August glanced at Abe who shrugged and continued after his mother down the stairs, but when she didn’t move he turned back and whispered with a smirk, ‘Come along!’

She didn’t feel at all dressed for a fashion museum, and she really had some work to do, but after only a moment’s dilly-dallying August grabbed her coat and her ankle boots, and hopped down the stairs after them.

‘Were you going somewhere?’ Abe asked as the three of them took a slow walk down Elizabeth Street towards the town.

‘When? Now? Am I not coming with you?’ August asked.

‘No, before. You looked like you were just leaving your flat before we accosted you.’

‘Oh right. Erm. No, I was just going to run outside and see what the temperature was like.’ What a lame excuse – Abe knew full well she had windows in her flat.

‘Right,’ he answered. ‘How’s Flynn getting on in Japan?’

‘Flynn is in Japan?’ Mrs Haverley shrieked as if she’d never heard such madness. ‘That’s the other side of the world! Has he left you?’
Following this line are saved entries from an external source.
Context: an optimization exercise on an open-source flow, tuned for small area. The choices shown serve that exercise and are no tape-out recipe. The RTL was checked by simulation tests, not by an equivalence proof against the original design. No activity file was given, so power comes from the tool's default toggle rates.

<file path="design.v">
`timescale 1ns / 1ps
package rbcr_pkg;
    localparam logic [2:0] MODE_ALLOC  = 3'd0;
    localparam logic [2:0] MODE_POP    = 3'd1;
    localparam logic [2:0] MODE_COMMIT = 3'd2;
    localparam logic [2:0] MODE_RETIRE = 3'd3;
    localparam logic [2:0] MODE_FLUSH  = 3'd4;
    localparam logic [2:0] MODE_QUERY  = 3'd5;
endpackage
`timescale 1ns / 1ps
module reorder_buffer_commit_retire_unit (
    input  wire          i_clk,
    input  wire          i_rst_n,
    input  wire          start,
    output wire          busy,
    input  wire [35:0]   i_cmd,
    output wire          o_done,
    output wire [101:0]  o_result,
    input  wire          i_cfg_we,
    input  wire [1:0]    i_cfg_index,
    input  wire [6:0]    i_cfg_data
);
    localparam [2:0] S_IDLE = 3'd0;
    localparam [2:0] S_W    = 3'd1;
    localparam [2:0] S_2    = 3'd2;
    localparam [2:0] S_3    = 3'd3;
    localparam [2:0] S_FIN  = 3'd4;
    wire [2:0] mode  = i_cmd[35:33];
    wire [5:0] slot  = i_cmd[32:27];
    wire       uopz  = (i_cmd[10:7] == 4'd0);
    wire [6:0] req   = i_cmd[6:0];
    wire m_alloc  = (mode == 3'd0);
    wire m_pop    = (mode == 3'd1);
    wire m_commit = (mode == 3'd2);
    wire m_retire = (mode == 3'd3);
    wire m_flush  = (mode == 3'd4);
    wire m_query  = (mode == 3'd5);
    reg  [5:0]  rot;
    reg  [63:0] mk;           
    reg  [63:0] uz;           
    reg  [31:0] ops, ins;     
    reg         c_ops, c_ins, p_ops, p_ins, clr;
    reg  [5:0]  head, commit, tail;
    reg         cf, uf;       
    reg  [6:0]  cap;
    reg         roc, sim;
    reg  [2:0]  st;
    reg         fs, fd;       
    reg  [6:0]  cnt;
    reg  [1:0]  status;
    reg  [1:0]  kd;           
    reg         can;
    reg         done;
    wire [5:0] rot_n  = rot + 6'd1;
    wire       k0     = (rot[4:0] == 5'd0);
    wire       k31    = (rot[4:0] == 5'd31);
    wire       eqS    = (rot == slot);
    wire       eqH    = (rot == head);
    wire       eqC    = (rot == commit);
    wire       eqT    = (rot == tail);
    wire [5:0] tail_m1 = tail - 6'd1;
    wire [5:0] unc_lo  = tail - commit;
    wire [5:0] com_lo  = commit - head;
    wire       unc_zero  = !uf && (unc_lo == 6'd0);
    wire       all_empty = unc_zero && !cf && (com_lo == 6'd0);
    wire       full      = eqH && !all_empty;           
    wire       ready  = (st == S_FIN) && k31 && !p_ops && !p_ins;
    wire       acc    = start && ready;
    assign busy   = !ready;
    assign o_done = done;
    reg        mk_in, uz_in;
    reg [2:0]  st_n;
    reg [5:0]  head_n, commit_n, tail_n;
    reg        cf_n, uf_n, fs_n, fd_n, p_ops_set, p_ins_set;
    reg [6:0]  cnt_n;
    reg [1:0]  status_n, kd_n;
    reg        can_n;
    reg        cnt_inc, drain;
    always @* begin
        mk_in     = mk[0];
        uz_in     = uz[0];
        st_n      = st;
        head_n    = head;
        commit_n  = commit;
        tail_n    = tail;
        cf_n      = cf;
        uf_n      = uf;
        fs_n      = fs;
        fd_n      = fd;
        p_ops_set = 1'b0;
        p_ins_set = 1'b0;
        status_n  = status;
        kd_n      = kd;
        can_n     = can;
        cnt_inc   = 1'b0;
        drain     = 1'b0;
        cnt_n     = cnt;
        case (st)
            S_IDLE: begin
                if (start) begin
                    st_n     = S_W;
                    status_n = 2'd0;
                    kd_n     = m_flush ? 2'd2 : m_retire ? 2'd3 : 2'd0;
                    can_n    = m_query;
                    cnt_n    = m_query ? req : 7'd0;
                    fs_n     = 1'b0;
                    fd_n     = !sim;
                    p_ops_set = m_retire;
                end
            end
            S_W: begin
                if (m_alloc) begin
                    if (eqT) begin
                        if (full) begin
                            status_n = 2'd1;
                            st_n     = S_FIN;
                        end else begin
                            uz_in  = uopz;
                            tail_n = rot_n;
                            kd_n   = 2'd1;
                            st_n   = S_2;
                        end
                    end
                end else if (m_pop) begin
                    if (unc_zero) begin
                        status_n = 2'd2;
                    end else begin
                        tail_n = tail_m1;
                        uf_n   = 1'b0;
                    end
                    st_n = S_FIN;
                end else if (m_commit) begin
                    if (!sim) begin
                        st_n = S_FIN;
                    end else if (unc_zero) begin
                        status_n = 2'd2;
                        st_n     = S_FIN;
                    end else if (eqC) begin
                        mk_in    = 1'b0;
                        status_n = eqS ? 2'd0 : 2'd3;
                        commit_n = rot_n;
                        uf_n     = 1'b0;
                        st_n     = S_2;
                    end
                end else if (m_retire) begin
                    if (eqS && !fs) begin
                        fs_n      = 1'b1;
                        p_ins_set = uz[0];
                        if (sim) mk_in = 1'b1;
                    end
                    if (!fd && eqH) begin
                        if ((cf || !eqC) && (mk[0] || eqS)) begin
                            drain   = 1'b1;
                            head_n  = rot_n;
                            cf_n    = 1'b0;
                            cnt_inc = 1'b1;
                        end else begin
                            fd_n = 1'b1;
                        end
                    end
                    if (fs_n && fd_n) st_n = S_FIN;
                end else if (m_flush) begin
                    if (unc_zero) begin
                        st_n = S_FIN;
                    end else if (eqC) begin
                        if (eqS) begin
                            cnt_inc = 1'b1;
                            st_n    = S_3;
                        end else begin
                            st_n = S_2;
                        end
                    end
                end else if (m_query) begin
                    if (roc ? unc_zero : all_empty) begin
                        st_n = S_FIN;
                    end else if (roc ? eqC : eqH) begin
                        cnt_inc = 1'b1;
                        st_n    = S_2;
                    end
                end else begin
                    st_n = S_FIN;
                end
            end
            S_2: begin
                if (m_alloc) begin
                    if (eqC) uf_n = 1'b1;
                    st_n = S_FIN;
                end else if (m_commit) begin
                    if (eqH) cf_n = 1'b1;
                    st_n = S_FIN;
                end else if (m_flush) begin
                    if (eqT) begin
                        st_n = S_FIN;
                    end else if (eqS) begin
                        cnt_inc = 1'b1;
                        st_n    = S_3;
                    end
                end else begin
                    if (eqT) begin
                        st_n = S_FIN;
                    end else begin
                        cnt_inc = 1'b1;
                    end
                end
            end
            S_3: begin
                if (eqT) begin
                    tail_n = slot;
                    uf_n   = 1'b0;
                    st_n   = S_FIN;
                end else begin
                    cnt_inc = 1'b1;
                end
            end
            default: begin
                if (m_query) can_n = can && (cnt <= cap);
                if (acc) st_n = S_IDLE;
            end
        endcase
        if (cnt_inc) begin
            cnt_n = cnt + 7'd1;
            if (cnt == 7'd127) can_n = 1'b0;
        end
    end
    wire v_ops   = ops[0] & !clr;
    wire v_ins   = ins[0] & !clr;
    wire ci_ops  = k0 ? p_ops : c_ops;
    wire ci_ins  = k0 ? p_ins : c_ins;
    always @(posedge i_clk) begin
        mk  <= {mk_in, mk[63:1]};
        uz  <= {uz_in, uz[63:1]};
        ops <= {v_ops ^ ci_ops, ops[31:1]};
        ins <= {v_ins ^ ci_ins, ins[31:1]};
        c_ops <= v_ops & ci_ops;
        c_ins <= v_ins & ci_ins;
        cnt    <= cnt_n;
        status <= status_n;
        kd     <= kd_n;
        can    <= can_n;
        fs     <= fs_n;
        fd     <= fd_n;
        if (!i_rst_n) begin
            rot    <= 6'd0;
            clr    <= 1'b1;
            p_ops  <= 1'b0;
            p_ins  <= 1'b0;
            head   <= 6'd0;
            commit <= 6'd0;
            tail   <= 6'd0;
            cf     <= 1'b0;
            uf     <= 1'b0;
            cap    <= 7'd64;
            roc    <= 1'b0;
            sim    <= 1'b1;
            st     <= S_IDLE;
            done   <= 1'b0;
        end else begin
            rot    <= rot_n;
            if (k31) clr <= 1'b0;
            p_ops  <= p_ops_set | (p_ops & !k0);
            p_ins  <= p_ins_set | (p_ins & !k0);
            head   <= head_n;
            commit <= commit_n;
            tail   <= tail_n;
            cf     <= cf_n;
            uf     <= uf_n;
            if (i_cfg_we) begin
                case (i_cfg_index)
                    2'd0: cap <= i_cfg_data;
                    2'd1: roc <= i_cfg_data[0];
                    2'd2: sim <= i_cfg_data[0];
                    default: ;
                endcase
            end
            st     <= st_n;
            done   <= acc;
        end
    end
    assign o_result[101:100] = status;
    assign o_result[99:94]   = (kd == 2'd1) ? tail_m1 : 6'd0;
    assign o_result[93]      = can;
    assign o_result[92:86]   = (kd == 2'd2) ? cnt : 7'd0;
    assign o_result[85:79]   = (kd == 2'd3) ? cnt : 7'd0;
    assign o_result[78:47]   = ops;
    assign o_result[46:15]   = ins;
    assign o_result[14:8]    = {uf, unc_lo};
    assign o_result[7:1]     = {cf, com_lo};
    assign o_result[0]       = all_empty;
endmodule
</file>
<file path="run.sh">
#!/bin/bash
# synth_recipe.tcl (not shown) runs the flow's synth.tcl, then flattens the netlist and writes it again
# the make line also repeats each setting of config.mk as NAME=value (left out here)
make -C /OpenROAD-flow-scripts/flow DESIGN_CONFIG=/design/flow/config.mk WORK_HOME=/design/flow/orfs CLKGATE_MAP_FILE= SYNTH_SCRIPT=/design/flow/synth_recipe.tcl finish
</file>
<file path="config.mk">
export PLATFORM = sky130hd
export DESIGN_NAME = reorder_buffer_commit_retire_unit
export DESIGN_NICKNAME = reorder_buffer_commit_retire_unit
export VERILOG_FILES = /design/flow/design.v
export SDC_FILE = /design/flow/constraint.sdc
export NUM_CORES = 4
export LEC_CHECK = 0
export CAP_MARGIN = 20
export CORE_MARGIN = 2
export CORE_UTILIZATION = 40
export SLEW_MARGIN = 20
</file>
<file path="constraint.sdc">
create_clock -name core_clock -period 5.0 [get_ports {i_clk}]
set_input_delay 1.0000 -clock core_clock [delete_from_list [all_inputs] [get_ports {i_clk}]]
set_output_delay 1.0000 -clock core_clock [all_outputs]
set_load 0.01 [all_outputs]
</file>
==> results of run 1 <==
kinds of logic (layout without fill, tap and decap cells):
logic type / Yosys count / count (layout)
DFF: 250 / 250
and+or+nand+nor: 226 / 226
adders and majority gates: 26 / 26
buffers and inverters: 62 / 219
muxes: 28 / 28
xor gates and xnor gates: 44 / 44
AOI/OAI and AO/OA: 97 / 97
layer usage:
metal  GRT usage  vias to the layer above  share of wire
li1            -                     2758              -
met1      0.2309                     2519           0.48
met2      0.2394                      191           0.40
met3     0.06636                       31          0.095
met4     0.04810                        0          0.025
met5           0                        -              0
per-stage QoR:
stage,util,instance area (um2),cells
floorplan,-,8298,733
global placement,0.4872,9889,1118
detailed placement,0.4872,9889,1118
CTS,0.5282,10720,1160
global route,0.5282,10720,1160
finish,0.5282,10720,1160
layout make-up:
| class | count | share of cell area |
|---|---|---|
| clock buffer | 35 | 0.06944 |
| clock inverter | 7 | 0.008169 |
| inverter | 35 | 0.01225 |
| multi-input combinational | 421 | 0.2685 |
| sequential | 250 | 0.4789 |
| tap | 270 | 0.03151 |
| timing repair buffer | 142 | 0.1312 |
power groups by stage:
stage | clock (uW) | combinational (uW) | sequential (uW)
2_1_floorplan | 0 | 1270 | 2280
3_3_place_gp | 0 | 1800 | 2350
3_5_place_dp | 0 | 1800 | 2350
4_1_cts | 1880 | 1820 | 2300
5_1_grt | 1960 | 2010 | 2320
6_report | 1840 | 1820 | 2300
flip-flops by register name (all words and copies together) (netlist names), 2 cells and up:
| name | flops |
|---|---|
| mk | 64 |
| uz | 64 |
| ins | 32 |
| ops | 32 |
| cap | 7 |
| cnt | 7 |
| commit | 6 |
| head | 6 |
| rot | 6 |
| tail | 6 |
| st | 3 |
| kd | 2 |
| status | 2 |
worst reg2reg max path, stage by stage, from the launching register on:
cell and delay, ns:
sky130_fd_sc_hd__dfxtp_1 0.43, sky130_fd_sc_hd__inv_1 0.13, sky130_fd_sc_hd__ha_1 0.22, sky130_fd_sc_hd__fa_1 0.39, sky130_fd_sc_hd__xnor2_1 0.17, sky130_fd_sc_hd__nor4_1 0.24, sky130_fd_sc_hd__mux2i_1 0.12, sky130_fd_sc_hd__nor4_2 0.58
sky130_fd_sc_hd__buf_4 0.28, sky130_fd_sc_hd__o21ai_0 0.09, sky130_fd_sc_hd__a31oi_1 0.34, sky130_fd_sc_hd__o32ai_4 0.14, sky130_fd_sc_hd__buf_4 0.23, sky130_fd_sc_hd__nand2b_1 0.31
worst paths after layout:
kind | startpoint | slack [ns] | endpoint
setup / recovery | tail[0]$_SDFFE_PN0P_ | 0.41 | o_result[0]
hold / removal | uz[57]$_DFF_P_ | 0.32 | uz[56]$_DFF_P_
setup reg to reg | tail[0]$_SDFFE_PN0P_ | 1.02 | cnt[4]$_DFFE_PP_
hold reg to reg | uz[57]$_DFF_P_ | 0.32 | uz[56]$_DFF_P_
cells in the final DEF, fill, tap and decap left out, types with 19 or more instances in the layout:
cell / synthesis / routed
sky130_fd_sc_hd__o21ai_0: 19 / 19
sky130_fd_sc_hd__a21oi_1: 25 / 25
sky130_fd_sc_hd__mux2i_1: 28 / 28
sky130_fd_sc_hd__inv_1: 35 / 35
sky130_fd_sc_hd__nor2_1: 70 / 70
sky130_fd_sc_hd__nand2_1: 52 / 52
sky130_fd_sc_hd__dfxtp_1: 237 / 237
sky130_fd_sc_hd__clkbuf_16: 0 / 26
sky130_fd_sc_hd__xnor2_1: 27 / 27
sky130_fd_sc_hd__ha_1: 24 / 24
sky130_fd_sc_hd__clkdlybuf4s50_1: 0 / 136
==> results.sh, run 1 <==
export IMPL_run_status="finished clean"
export IMPL_drcViolationCount=0
export IMPL_cts_repair_resize_count=0
export IMPL_maximum_clock_path_buffer_count=3
export IMPL_postRouteWirelength_um=18020
export IMPL_max_cap_violations=0
export IMPL_fin_nets=949
export IMPL_synth_cells_most_frequent="237 x sky130_fd_sc_hd__dfxtp_1, 70 x sky130_fd_sc_hd__nor2_1, 52 x sky130_fd_sc_hd__nand2_1, 35 x sky130_fd_sc_hd__inv_1, 28 x sky130_fd_sc_hd__mux2i_1"
export IMPL_post_synth_fa_ha_maj_area_fraction=0.04101
export IMPL_grt_first_pass_wirelength_um=29120
export IMPL_endpoint_kind="output pin"
export IMPL_share_of_synthesized_area_spent_on_multiplexers=0.03378
export IMPL_synth_most_common_cell="sky130_fd_sc_hd__dfxtp_1"
export IMPL_internal_power_uw=4095
export IMPL_timing_critical_path_depth=9
export IMPL_tightestPinTransition_ns=0.8284
export IMPL_timing_max_transition_violations_final=0
export IMPL_irDropWorstVdd_mv=0.2960
export IMPL_comb_power_share=0.305
export IMPL_total_leakage_power_uw=0.004253
export IMPL_syn_nets=808
export IMPL_flow_area_growth_from_synthesis_pct=29.21
export IMPL_worstPathRequired_ns=4.00
export IMPL_syn_area_mm2=0.008298
export IMPL_skew_ns=0.009247
export IMPL_initial_util=0.4088
export IMPL_worst_path_max_delay_cell="sky130_fd_sc_hd__nor4_2"
export IMPL_port_buffer_count=136
export IMPL_crit_chain="inv_1, ha_1, fa_1, xnor2_1, nor4_1, mux2i_1, nor4_2, and2_1, clkdlybuf4s50_1"
export IMPL_p_switching_uw=1859
export IMPL_grt_setup_unrepaired="no"
export IMPL_post_route_worst_setup_slack_ns=0.4054
export IMPL_cts_clk_slew_worst_paths_ns=0.07
export IMPL_syn_instance_count=733
export IMPL_drt_first_pass_iters=5
export IMPL_final_layout_size_suffix_gt1_frac=0.07865
export IMPL_detail_route_vias_per_cell=4.741
export IMPL_setup_crit_start_kind="register"
export IMPL_power_share_switching=0.3122
export IMPL_multi_input_area_mm2=0.002879
export IMPL_pre_cts_slack_ns=0.9484
export IMPL_yosysWarningCount=1
export IMPL_clk_insertion_delay_late_ns=0.52
export IMPL_cts_hold_fix_buffers=0
export IMPL_synth_top_cells_by_area="sky130_fd_sc_hd__dfxtp_1 57%, sky130_fd_sc_hd__edfxtp_1 4.7%, sky130_fd_sc_hd__ha_1 3.6%"
export IMPL_layout_worst_path_cycle_share=0.9189
export IMPL_max_clock_freq_mhz=217.6
export IMPL_post_layout_total_power_uw=5954
export IMPL_data_arrival_time_at_the_worst_slack_endpoint_ns=3.59
export IMPL_num_io_pins=153
export IMPL_cpLargestDelayFamily="simple AND/OR/NAND/NOR gates"
export IMPL_cts_tree="done"
export IMPL_antenna_diode_count=0
export IMPL_crit_path_max_fanout=7
export IMPL_core_rowCount=52
export IMPL_worst_hold_path_num_cells=0
export IMPL_routedWlPerCell_um=15.53
export IMPL_vias=5499
export IMPL_portion_of_the_post_synthesis_area_used_by_sequential_elements=0.6188
export IMPL_n_fill_cell=1821
export IMPL_period_needed_ns=4.595
export IMPL_synthesis_area_per_instance_um2=11.32
export IMPL_pwr_share_seq=0.387
export IMPL_pwr_density_cell_mw_per_mm2=555.3
export IMPL_combinational_family_with_the_most_area_after_synthesis="simple AND/OR/NAND/NOR gates"
export IMPL_cp_num_buf_inv=2
export IMPL_clock_power_share=0.308
export IMPL_share_of_the_synthesized_netlist_area_taken_by_xor_and_xnor_gates=0.04916
export IMPL_finalSetupTns_ns=0
export IMPL_clk_root_buffer_cell="sky130_fd_sc_hd__clkbuf_16"
export IMPL_antenna_violations_before_repair=0
export IMPL_maxSlewHeadroom=0.4471
export IMPL_initialDrtViolationCount=286
export IMPL_core_area_mm2=0.02030
export IMPL_report_final_setup_viol=0
export IMPL_cts_buffers_inserted=24
export IMPL_synth_ff_latch_count=250
export IMPL_postSynth_topFlopCell="sky130_fd_sc_hd__dfxtp_1"
export IMPL_chipWidth_um=148.0
export IMPL_die_h_um=148.0
export IMPL_synth_compound_area_share=0.08338
export IMPL_grt_overflow=0
export IMPL_tritoncts_num_sinks=250
export IMPL_grt_max_degree=26
export IMPL_synth_top_area_cell="sky130_fd_sc_hd__dfxtp_1"
export IMPL_first_global_vias=5502
export IMPL_hold_violations=0
export IMPL_dp_hpwl_um=12380
export IMPL_hold_class="register to register"
export IMPL_ant_nets=0
export IMPL_reg2regPathDepth=13
export IMPL_postCtsSetupBuffers=0
export IMPL_path_class="register to output pin"
export IMPL_synthDominantCellAreaShare=0.5718
export IMPL_synth_edf_count=13
export IMPL_yosysUniqueCellTypes=62
export IMPL_place_congestion=0.8739
export IMPL_area_fraction_in_and_or_nand_and_nor_cells_after_synthesis=0.1396
export IMPL_htree_levels=1
export IMPL_floorplan_die_area_mm2=0.02191
export IMPL_cpPeakStageDelay_ns=0.58
export IMPL_regArea_mm2=0.005135
export IMPL_async_reset_ff_frac=0
export IMPL_hold_worst_slack_ns=0.3221
export IMPL_grtUsageTotal=0.1663
==> run 2, diff against run 1 <==
--- a/config.mk
+++ b/config.mk
@@ -8,4 +8,6 @@
 export CAP_MARGIN = 20
 export CORE_MARGIN = 2
 export CORE_UTILIZATION = 40
+export CTS_BUF_LIST = sky130_fd_sc_hd__clkbuf_2
+export CTS_CLUSTER_SIZE = 30
 export SLEW_MARGIN = 20
==> run 2 against run 1 <==
Net effect: worst setup slack worse by 0.075 ns; critical endpoint unchanged; power fell by 9.2%; via count rose by 3.4%; first-iteration DRC count decreased by 21%; critical path depth did not move; largest power group unchanged; sequential cell count unchanged; routed wire length grew 1.1%; register-to-register slack improved by 0.20 ns; fmax shrank 1.6%.
Context: an optimization exercise on an open-source flow, tuned for small area and a short achievable clock period. The choices shown serve that exercise and are no tape-out recipe.
At most, simulation tests tie the RTL to the original design; equivalence was not proved.
Power figures rest on the tool's default switching activity, not on a simulated workload.

==> ember: inputs <==
==> flow/design.v <==
module normal_reorder_buffer #(
  parameter int WIDTH    = 16,
  parameter int Q_BITS   = 8,
  parameter int TAG_BITS = 5
) (
  input  logic                  clk,
  input  logic                  reset,
  input  logic                  alloc_req,
  output logic                  alloc_gnt,
  output logic [TAG_BITS-1:0]   alloc_tag,
  input  logic                  wr_valid,
  input  logic [TAG_BITS-1:0]   wr_tag,
  input  logic [3*WIDTH-1:0]    wr_data,    
  output logic                  out_valid,
  input  logic                  out_ready,
  output logic [3*WIDTH-1:0]    out_data,   
  output logic [TAG_BITS-1:0]   out_tag,
  output logic [TAG_BITS:0]     count,
  output logic                  full,
  output logic                  err
);
  localparam int DEPTH = 1 << TAG_BITS;
  localparam int CW    = TAG_BITS + 1;
  localparam int DW    = 3 * WIDTH;
  logic [TAG_BITS-1:0] head_q, tail_q;
  logic [DEPTH-1:0]    sel1_q;          
  logic                nd_q;            
  logic [CW-1:0]       cnt_q;
  logic [DEPTH-1:0]    done_q;
  logic [DEPTH-1:0]    pend_q;          
  logic                err_q;
  logic [DW-1:0]       mem [DEPTH];
  logic                ov_q;
  logic [DW-1:0]       od_q;
  logic [TAG_BITS-1:0] ot_q;
  logic [TAG_BITS-1:0] head_p1;
  logic                wr_ok, gnt, retire;
  logic [DEPTH-1:0]    head_oh, hp1, wr_dec, tail_dec, done_n, sel1_n;
  logic                nxt_done, pw0, pw1, pw, hold, valid_n;
  logic [DW-1:0]       rd1, data_n;
  assign wr_ok    = wr_valid & pend_q[wr_tag];
  assign gnt      = alloc_req & ~cnt_q[CW-1] & ~reset;
  assign retire   = ov_q & out_ready;
  assign head_p1  = head_q + 1'b1;
  always_comb begin
    for (int i = 0; i < DEPTH; i++) begin
      hp1[i]     = (head_p1 == TAG_BITS'(i));
      head_oh[i] = (head_q == TAG_BITS'(i));
      wr_dec[i]  = (wr_tag == TAG_BITS'(i));
      tail_dec[i] = (tail_q == TAG_BITS'(i));
    end
  end
  assign nxt_done = nd_q;
  always_comb begin
    rd1 = '0;
    for (int i = 0; i < DEPTH; i++)
      rd1 = rd1 | ({DW{sel1_q[i]}} & mem[i]);
  end
  assign pw0 = wr_ok & (wr_tag == head_q);
  assign pw1 = wr_ok & (wr_tag == head_p1);
  assign hold    = ov_q & ~out_ready;
  assign pw      = retire ? pw1 : pw0;
  assign valid_n = retire ? (nxt_done | pw1) : (ov_q | pw0);
  assign data_n  = ({DW{retire}} & rd1) | ({DW{hold}} & od_q) | ({DW{pw}} & wr_data);
  assign alloc_gnt = gnt;
  assign alloc_tag = tail_q;
  assign out_valid = ov_q;
  assign out_data  = od_q;
  assign out_tag   = ot_q;
  assign count     = cnt_q;
  assign full      = cnt_q[CW-1];
  assign err       = err_q;
  always_ff @(posedge clk or posedge reset) begin
    if (reset) begin
      head_q <= '0;
      tail_q <= '0;
      cnt_q  <= '0;
      err_q  <= 1'b0;
      ov_q   <= 1'b0;
      od_q   <= '0;
      ot_q   <= '0;
    end else begin
      if (gnt) tail_q <= tail_q + 1'b1;
      if (retire) head_q <= head_p1;
      cnt_q <= cnt_q + CW'(gnt) - CW'(retire);
      err_q <= wr_valid & ~wr_ok;
      ov_q  <= valid_n;
      od_q  <= data_n;
      ot_q  <= valid_n ? (retire ? head_p1 : head_q) : '0;
    end
  end
  always_comb begin
    for (int i = 0; i < DEPTH; i++) begin
      done_n[i] = pend_q[i] ? (wr_valid & wr_dec[i]) : (done_q[i] & ~(retire & head_oh[i]));
      sel1_n[i] = done_n[i] & (retire ? hp1[(i + DEPTH - 1) % DEPTH] : hp1[i]);
    end
  end
  always_ff @(posedge clk or posedge reset) begin
    if (reset) begin
      done_q <= '0;
      pend_q <= '0;
      sel1_q <= '0;
      nd_q   <= 1'b0;
    end else begin
      done_q <= done_n;
      sel1_q <= sel1_n;
      nd_q   <= |sel1_n;
      for (int i = 0; i < DEPTH; i++) begin
        if (pend_q[i]) begin
          if (wr_valid && wr_dec[i]) pend_q[i] <= 1'b0;
        end else if (!done_q[i]) begin
          if (gnt && tail_dec[i]) pend_q[i] <= 1'b1;
        end
      end
    end
  end
  always_ff @(posedge clk) begin
    for (int i = 0; i < DEPTH; i++)
      if (wr_valid && wr_dec[i] && !done_q[i]) mem[i] <= wr_data;
  end
endmodule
‘No, no,’ August replied, keeping her eyes forward. ‘His family lives out there and he was taking a business trip, so … ’

‘When will he be home?’

‘Another couple of weeks, actually.’

Mrs Haverley tutted, but didn’t follow it up with any more comments, so perhaps she hadn’t quite known why she’d done so any more than the rest of them.

‘Have you been all right?’ Abe asked, seeming to choose his words carefully.

August waved him away. ‘Yeah, fine. How are you? How was your week in London?’

‘All right, same old. I went on a Jack the Ripper walking tour on Wednesday evening.’

‘You did?’ asked August. ‘I played one of his victims once, in an am-dram play on the street in Whitechapel. It was quite gory, really, now I think about it.’